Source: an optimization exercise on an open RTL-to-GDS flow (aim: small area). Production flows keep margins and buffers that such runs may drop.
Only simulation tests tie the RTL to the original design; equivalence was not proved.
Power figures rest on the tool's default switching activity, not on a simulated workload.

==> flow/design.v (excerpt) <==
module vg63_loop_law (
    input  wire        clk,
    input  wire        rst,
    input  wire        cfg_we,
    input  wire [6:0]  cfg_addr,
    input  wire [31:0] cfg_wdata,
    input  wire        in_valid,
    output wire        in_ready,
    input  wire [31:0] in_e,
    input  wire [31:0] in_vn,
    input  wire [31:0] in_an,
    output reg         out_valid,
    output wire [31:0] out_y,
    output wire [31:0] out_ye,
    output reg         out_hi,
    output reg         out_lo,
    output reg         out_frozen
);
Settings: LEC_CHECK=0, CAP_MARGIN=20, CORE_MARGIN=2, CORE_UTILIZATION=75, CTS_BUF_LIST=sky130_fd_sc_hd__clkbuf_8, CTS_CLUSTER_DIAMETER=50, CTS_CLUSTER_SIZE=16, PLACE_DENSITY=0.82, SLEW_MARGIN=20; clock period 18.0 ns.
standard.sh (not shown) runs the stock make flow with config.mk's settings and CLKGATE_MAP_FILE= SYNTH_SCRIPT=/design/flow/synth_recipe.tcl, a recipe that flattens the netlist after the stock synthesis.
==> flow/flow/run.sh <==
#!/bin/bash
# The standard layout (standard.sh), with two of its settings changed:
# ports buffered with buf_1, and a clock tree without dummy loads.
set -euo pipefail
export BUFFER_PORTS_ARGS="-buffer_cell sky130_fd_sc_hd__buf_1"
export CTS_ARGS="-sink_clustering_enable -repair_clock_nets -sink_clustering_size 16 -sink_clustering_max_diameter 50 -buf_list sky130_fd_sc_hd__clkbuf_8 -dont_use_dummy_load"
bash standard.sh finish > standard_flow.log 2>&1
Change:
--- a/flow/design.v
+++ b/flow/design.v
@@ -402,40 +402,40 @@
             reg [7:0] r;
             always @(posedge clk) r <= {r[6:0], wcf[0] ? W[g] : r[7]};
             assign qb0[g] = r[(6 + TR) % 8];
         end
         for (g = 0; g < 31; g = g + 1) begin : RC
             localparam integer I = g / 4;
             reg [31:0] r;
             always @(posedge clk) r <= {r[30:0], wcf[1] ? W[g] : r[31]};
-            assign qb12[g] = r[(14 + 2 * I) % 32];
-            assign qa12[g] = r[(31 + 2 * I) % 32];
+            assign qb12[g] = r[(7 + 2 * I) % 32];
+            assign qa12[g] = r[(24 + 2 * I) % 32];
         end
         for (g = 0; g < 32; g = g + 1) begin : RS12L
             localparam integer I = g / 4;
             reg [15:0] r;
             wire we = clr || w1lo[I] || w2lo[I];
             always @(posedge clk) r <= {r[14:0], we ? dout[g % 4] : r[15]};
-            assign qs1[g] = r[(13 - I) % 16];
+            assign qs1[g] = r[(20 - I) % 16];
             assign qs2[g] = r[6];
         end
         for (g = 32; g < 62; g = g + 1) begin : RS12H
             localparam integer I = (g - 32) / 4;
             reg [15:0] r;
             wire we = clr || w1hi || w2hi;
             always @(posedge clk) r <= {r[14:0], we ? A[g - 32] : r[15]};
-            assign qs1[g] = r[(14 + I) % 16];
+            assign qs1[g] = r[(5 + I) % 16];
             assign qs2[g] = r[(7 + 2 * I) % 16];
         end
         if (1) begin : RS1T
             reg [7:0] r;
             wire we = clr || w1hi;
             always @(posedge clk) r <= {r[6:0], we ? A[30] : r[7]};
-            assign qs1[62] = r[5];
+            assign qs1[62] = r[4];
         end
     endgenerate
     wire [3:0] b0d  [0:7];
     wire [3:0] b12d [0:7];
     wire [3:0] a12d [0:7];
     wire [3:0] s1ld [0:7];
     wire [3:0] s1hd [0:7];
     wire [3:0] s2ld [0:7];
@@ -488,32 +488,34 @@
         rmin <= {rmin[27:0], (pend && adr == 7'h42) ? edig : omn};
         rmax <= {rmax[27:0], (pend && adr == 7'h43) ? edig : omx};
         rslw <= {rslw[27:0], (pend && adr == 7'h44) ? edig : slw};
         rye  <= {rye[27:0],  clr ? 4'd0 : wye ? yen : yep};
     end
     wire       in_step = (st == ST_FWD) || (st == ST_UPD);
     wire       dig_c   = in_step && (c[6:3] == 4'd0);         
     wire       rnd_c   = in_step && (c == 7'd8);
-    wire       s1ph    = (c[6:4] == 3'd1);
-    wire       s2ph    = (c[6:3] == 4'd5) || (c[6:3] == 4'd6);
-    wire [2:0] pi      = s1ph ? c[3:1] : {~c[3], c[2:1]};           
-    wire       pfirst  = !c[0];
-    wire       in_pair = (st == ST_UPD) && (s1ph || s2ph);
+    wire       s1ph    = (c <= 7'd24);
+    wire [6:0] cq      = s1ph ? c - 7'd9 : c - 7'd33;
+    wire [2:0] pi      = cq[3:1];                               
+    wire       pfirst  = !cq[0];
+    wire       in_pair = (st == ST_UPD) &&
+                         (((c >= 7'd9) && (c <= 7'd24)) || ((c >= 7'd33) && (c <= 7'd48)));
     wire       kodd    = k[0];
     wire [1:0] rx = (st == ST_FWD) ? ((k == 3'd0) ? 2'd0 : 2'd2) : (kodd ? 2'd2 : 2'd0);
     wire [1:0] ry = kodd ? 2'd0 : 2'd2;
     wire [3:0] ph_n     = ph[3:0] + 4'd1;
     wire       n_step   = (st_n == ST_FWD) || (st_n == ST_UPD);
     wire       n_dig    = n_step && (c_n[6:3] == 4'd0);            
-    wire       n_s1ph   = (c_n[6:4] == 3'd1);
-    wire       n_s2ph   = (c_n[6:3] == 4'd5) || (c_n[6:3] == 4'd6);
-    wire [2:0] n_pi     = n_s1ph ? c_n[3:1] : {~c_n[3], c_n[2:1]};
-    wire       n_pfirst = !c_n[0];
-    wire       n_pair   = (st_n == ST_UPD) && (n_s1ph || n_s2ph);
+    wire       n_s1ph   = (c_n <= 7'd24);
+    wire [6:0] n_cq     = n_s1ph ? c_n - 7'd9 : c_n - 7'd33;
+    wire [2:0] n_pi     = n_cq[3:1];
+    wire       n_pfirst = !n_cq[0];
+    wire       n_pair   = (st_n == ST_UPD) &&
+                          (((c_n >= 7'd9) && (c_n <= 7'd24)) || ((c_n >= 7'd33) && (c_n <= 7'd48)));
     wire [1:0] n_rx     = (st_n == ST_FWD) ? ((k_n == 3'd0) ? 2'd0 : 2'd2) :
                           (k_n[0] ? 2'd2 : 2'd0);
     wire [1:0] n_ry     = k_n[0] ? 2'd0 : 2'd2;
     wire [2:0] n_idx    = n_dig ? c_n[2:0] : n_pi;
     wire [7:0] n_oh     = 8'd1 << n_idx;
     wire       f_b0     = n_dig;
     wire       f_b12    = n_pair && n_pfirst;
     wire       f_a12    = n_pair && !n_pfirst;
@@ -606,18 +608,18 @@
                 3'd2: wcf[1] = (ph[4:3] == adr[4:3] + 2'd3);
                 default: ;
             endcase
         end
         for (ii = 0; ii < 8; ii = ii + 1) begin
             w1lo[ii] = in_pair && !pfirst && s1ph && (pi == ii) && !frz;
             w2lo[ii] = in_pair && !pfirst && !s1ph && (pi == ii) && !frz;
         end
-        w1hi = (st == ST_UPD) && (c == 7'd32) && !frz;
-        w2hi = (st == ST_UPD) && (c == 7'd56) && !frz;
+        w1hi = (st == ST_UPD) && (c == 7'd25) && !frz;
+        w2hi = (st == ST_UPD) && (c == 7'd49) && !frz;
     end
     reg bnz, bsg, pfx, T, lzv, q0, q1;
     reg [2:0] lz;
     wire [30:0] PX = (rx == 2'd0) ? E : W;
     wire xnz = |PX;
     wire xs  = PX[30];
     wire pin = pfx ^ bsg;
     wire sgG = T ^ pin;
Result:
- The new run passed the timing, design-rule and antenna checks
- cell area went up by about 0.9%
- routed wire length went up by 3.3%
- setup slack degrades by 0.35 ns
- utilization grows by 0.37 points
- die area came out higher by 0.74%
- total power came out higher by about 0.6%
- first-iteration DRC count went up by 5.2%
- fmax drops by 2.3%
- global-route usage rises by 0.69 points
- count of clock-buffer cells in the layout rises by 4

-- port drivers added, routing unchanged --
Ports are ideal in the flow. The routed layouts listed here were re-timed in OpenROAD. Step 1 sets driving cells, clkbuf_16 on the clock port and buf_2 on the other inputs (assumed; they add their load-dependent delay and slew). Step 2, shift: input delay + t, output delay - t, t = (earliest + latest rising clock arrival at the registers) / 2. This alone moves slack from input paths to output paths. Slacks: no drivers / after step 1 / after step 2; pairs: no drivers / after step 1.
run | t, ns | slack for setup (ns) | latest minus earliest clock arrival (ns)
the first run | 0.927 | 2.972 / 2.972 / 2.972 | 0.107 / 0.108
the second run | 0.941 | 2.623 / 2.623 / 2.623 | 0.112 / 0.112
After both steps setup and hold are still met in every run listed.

· · ·

*About this task*: Find "localparam integer I = (g" in the entries above and copy that whole line exactly, then each line after it through the line that contains "if (1) begin : RS1T".

*Solution to this task*:
             localparam integer I = (g - 32) / 4;
             reg [15:0] r;
             wire we = clr || w1hi || w2hi;
             always @(posedge clk) r <= {r[14:0], we ? A[g - 32] : r[15]};
-            assign qs1[g] = r[(14 + I) % 16];
+            assign qs1[g] = r[(5 + I) % 16];
             assign qs2[g] = r[(7 + 2 * I) % 16];
         end
         if (1) begin : RS1T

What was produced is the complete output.